Additional power consumption is another sign that your device may be compromised and therefore you should be aware of rapid power drains. An addition, script or apps running in the background will consume resources and result in slower performance and power consumption. Checking the functions running on my computer is how I located the spyware that was running in the background of my Windows operating system. More smartphone manufacturers are installing battery optimizers and software to determine battery health which allows you to determine if it is the battery that needs replacing. This must be said, only install official applications from trusted sources, otherwise you are risking your security and privacy.
HIGHER DATA USAGE
It’s always a good idea to keep an eye on the amount of data being consumed, this data can be obtained by contacting your ISP and simply asking. Background applications, especially the unauthorized ones, consume data and most have been created so that they consume the least amount of data. It may be harder to detect some of the simpler methods mentioned. The network and cellular data setting on your smart devices allow you to select what can and cannot use data on your device. Limiting which applications are authorized to use data when connected to a specific network is a good way to keep your monthly data use down. When it comes to computers you can limit access via network settings and for the pesky applications that are launched when Windows boots, you have the ability to limit the startup application. One clear sign that your device has been infected are web pages that open up by themselves when accessing the internet via your internet browser.
We are all hoarders of data because of the significant increase of storage space in smart devices, we love to hold on to things that don’t matter. I, in fact, need to purge data that I have been holding on to for the last 6 months, which mostly consists of music and memes. If you are not using it then you should get rid of it, it is in fact that simple and should be applied to all devices. The applications that aren’t being utilized should be uninstalled to free up storage space and eliminate vulnerabilities. Those memes may actually house spyware because it was downloaded from the internet, which can be a dirty place.
Get rid of your junk, free up space, and eliminate potential security loopholes. Keep in mind that is also important for you to keep everything up to date as well. Make sure that the firmware and operating systems on your devices are up to date. Most updates bring security updates and features with them. Most people don’t want to update because it may slow things down in terms of the user interface, but it needs to be done regardless.

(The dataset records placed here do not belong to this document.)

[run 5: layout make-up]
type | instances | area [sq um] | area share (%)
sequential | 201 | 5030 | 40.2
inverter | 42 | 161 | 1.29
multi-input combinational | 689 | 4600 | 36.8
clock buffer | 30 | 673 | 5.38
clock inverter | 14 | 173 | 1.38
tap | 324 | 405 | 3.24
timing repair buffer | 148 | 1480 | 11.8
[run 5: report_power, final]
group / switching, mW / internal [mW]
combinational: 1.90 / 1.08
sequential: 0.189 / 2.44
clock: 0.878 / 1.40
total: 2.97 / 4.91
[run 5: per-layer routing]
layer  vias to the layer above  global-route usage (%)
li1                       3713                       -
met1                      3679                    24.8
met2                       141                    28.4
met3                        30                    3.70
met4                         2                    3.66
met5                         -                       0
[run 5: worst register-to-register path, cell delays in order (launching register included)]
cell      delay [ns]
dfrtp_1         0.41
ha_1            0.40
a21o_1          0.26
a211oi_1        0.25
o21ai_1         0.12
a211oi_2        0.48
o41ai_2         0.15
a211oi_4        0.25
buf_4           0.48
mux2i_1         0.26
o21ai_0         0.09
This design comes from an exercise in tuning for small area, a short achievable clock period and few clock cycles per item on the open sky130 flow, not from production work.
Only simulation tests tie the RTL to the original design; equivalence was not proved.

Setup of rev 12:
## SHA256
module SHA256(
clk,
rst_n,
valid_in,
valid_out,
message,
Hash_result);
export LEC_CHECK = 0
export ABC_AREA = 1
export CAP_MARGIN = 20
export CORE_MARGIN = 2
export CORE_UTILIZATION = 40
export CTS_CLUSTER_DIAMETER = 80
export CTS_CLUSTER_SIZE = 20
export SETUP_SLACK_MARGIN = 5
export SLEW_MARGIN = 20
create_clock -name core_clock -period 10.0 [get_ports {clk}]
standard.sh (not shown) runs the stock make flow with config.mk's settings and CLKGATE_MAP_FILE= SYNTH_SCRIPT=/design/flow/synth_recipe.tcl, a recipe that flattens the netlist after the stock synthesis.
==> flow/flow/run.sh <==
#!/bin/bash
# The standard layout (the standard.sh, whose synthesis is unchanged), with
# two changes to how the layout is made:
#  - repair_timing aims for a setup margin of 6.25 ns instead of 5 ns;
#  - the buffer put on every input and output port is buf_1.
# The make output goes to flow_make.log in this folder.
set -euo pipefail
bash standard.sh SETUP_SLACK_MARGIN=6.25 "BUFFER_PORTS_ARGS=-buffer_cell sky130_fd_sc_hd__buf_1" finish > flow_make.log 2>&1
Testbench counts of rev 12, summed over its fixed seeds: cycles 16,648, hashes 256.
--- input diff rev 12..rev 13 ---
--- a/flow/flow/run.sh
+++ b/flow/flow/run.sh
@@ -4 +4 @@
-#  - repair_timing aims for a setup margin of 6.25 ns instead of 5 ns;
+#  - repair_timing aims for a setup margin of 6 ns instead of 5 ns;
@@ -8 +8 @@
-bash standard.sh SETUP_SLACK_MARGIN=6.25 "BUFFER_PORTS_ARGS=-buffer_cell sky130_fd_sc_hd__buf_1" finish > flow_make.log 2>&1
+bash standard.sh SETUP_SLACK_MARGIN=6 "BUFFER_PORTS_ARGS=-buffer_cell sky130_fd_sc_hd__buf_1" finish > flow_make.log 2>&1
--- a/flow/config.mk
+++ b/flow/config.mk
@@ -11 +11 @@
-export CORE_UTILIZATION = 40
+export CORE_UTILIZATION = 55
Findings:
Relative to rev 12, share of the core filled with cells in the final layout has gone up in rev 13.
Relative to rev 12, post-route standard cell area excluding fillers has gone down in rev 13.
Number of CTS-inserted buffers: rev 13 vs rev 12 down 3.6%
From rev 12 to rev 13 the numbers moved as follows: die area shrank by 27%; fraction of area in registers grew by 2.1 points; maximum clock frequency shrank by 5.9 MHz; total wirelength of the detailed-routed design shrank by about 5.6%; post-layout worst setup margin shrank by 0.097 ns.
NOTE final cell count rev 12->rev 13 decreased by a few percent
| max-slew headroom at the worst pin | rev 13 vs rev 12 | worse |
Rev 13 reports a lower critical path depth than rev 12 does.


Another version of the RTL of SHA256 (not shown whole).
Size: ~840 flip-flops, about 700 I/O pins.
==> flow/config.mk <==
export PLATFORM = sky130hd
export DESIGN_NAME = SHA256
export DESIGN_NICKNAME = SHA256
export VERILOG_FILES = /design/flow/design.v
export SDC_FILE = /design/flow/constraint.sdc
export NUM_CORES = 4
export LEC_CHECK = 0
export CAP_MARGIN = 20
export CORE_MARGIN = 2
export CORE_UTILIZATION = 40
export CTS_CLUSTER_DIAMETER = 80
export CTS_CLUSTER_SIZE = 20
export SETUP_SLACK_MARGIN = 5
export SLEW_MARGIN = 20
==> flow/constraint.sdc <==
create_clock -name core_clock -period 10.0 [get_ports {clk}]
set_input_delay 2.0000 -clock core_clock [delete_from_list [all_inputs] [get_ports {clk}]]
set_output_delay 2.0000 -clock core_clock [all_outputs]
set_load 0.01 [all_outputs]
==> flow/flow/run.sh <==
#!/bin/bash
# The standard layout (the standard.sh, whose synthesis is unchanged), with
# two changes to how the layout is made:
#  - repair_timing aims for a setup margin of 5.5 ns instead of 5 ns;
#  - the buffer put on every input and output port is buf_1.
# The make output goes to flow_make.log in this folder.
set -euo pipefail
bash standard.sh SETUP_SLACK_MARGIN=5.5 "BUFFER_PORTS_ARGS=-buffer_cell sky130_fd_sc_hd__buf_1" finish > flow_make.log 2>&1
Testbench counts at the start, summed over its fixed seeds: cycles 16,648, hashes 256.
==> next run, changes <==
==> flow/flow/run.sh (replaced) <==
#!/bin/bash
# The standard layout (the standard.sh, whose synthesis is unchanged), with
# two changes to how the layout is made:
#  - repair_timing aims for a setup margin of 6 ns instead of 5 ns;
#  - the buffer put on every input and output port is buf_1.
# The make output goes to flow_make.log in this folder.
set -euo pipefail
bash standard.sh SETUP_SLACK_MARGIN=6 "BUFFER_PORTS_ARGS=-buffer_cell sky130_fd_sc_hd__buf_1" finish > flow_make.log 2>&1
CTS_CLUSTER_DIAMETER = not set   (was 80)
CTS_CLUSTER_SIZE = not set   (was 20)
The new run finished with antenna rules left.
Worst setup slack is better by 0.056 ns.
Global-route usage came out higher by 0.85 points.
Non-clock buffer count came out higher by 25.
Maximum frequency rose by 1.1%.
Register-to-register slack improves by 0.06 ns.
Die area is unchanged.
Worst hold slack gains 0.016 ns.
Via count climbs by 1.3%.

==> port drivers added, routing unchanged <==
Ports are ideal in the flow. The routed layouts listed here were re-timed in OpenROAD. Step 1 assumes that a clkbuf_16 drives the clock port and a buf_2 every other input. Step 2 also shifts input and output timing later by t, the mid clock arrival at the registers, as if the neighbouring blocks saw the same clock. a / b / c = no drivers / after step 1 / after step 2; a / b = the first two.
run | t (ns) | setup slack, ns | worst data-port slew with drivers (ns) | pins driven straight from the clock port
rev 12 | 0.779 | 6.004 / 6.004 / 5.608 | 0.13 | 1
rev 13 | 0.749 | 5.908 / 5.908 / 5.297 | 0.09 | 1
the first run of note 2 | 0.779 | 5.053 / 5.053 / 5.053 | 0.18 | 1
the second run of note 2 | 0.784 | 5.109 / 5.109 / 5.109 | 0.21 | 1
For rev 13, which loses most, drivers alone change the setup slack by 0.000 ns; drivers and shift together by -0.611 ns.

Most applications, when they are uninstalled, leave traces of their existence and can possibly replicate itself continually and require you to locate and manually delete it. For a smartphone, you will need a trusted applications manager such as ES File Explorer to access storage and operating files. If the infected file can’t be found in your storage then it’s in your operating system. The simplest manner of doing this is by resetting everything back to the way it was when it first arrived.
Most physical devices have a hard reset or a combination of buttons that need to be pressed. Resetting your device should be your last option but if that just happens to be the end result then make sure to back up your data. If you are successful in locating the piece of data which has created the headache then the reset can be avoided. For instance, when it comes to a personal computer, reinstalling Windows may be easier, but you will have to go through the pain of downloading and reinstalling all your applications but you also get to back up your data and get everything up to date.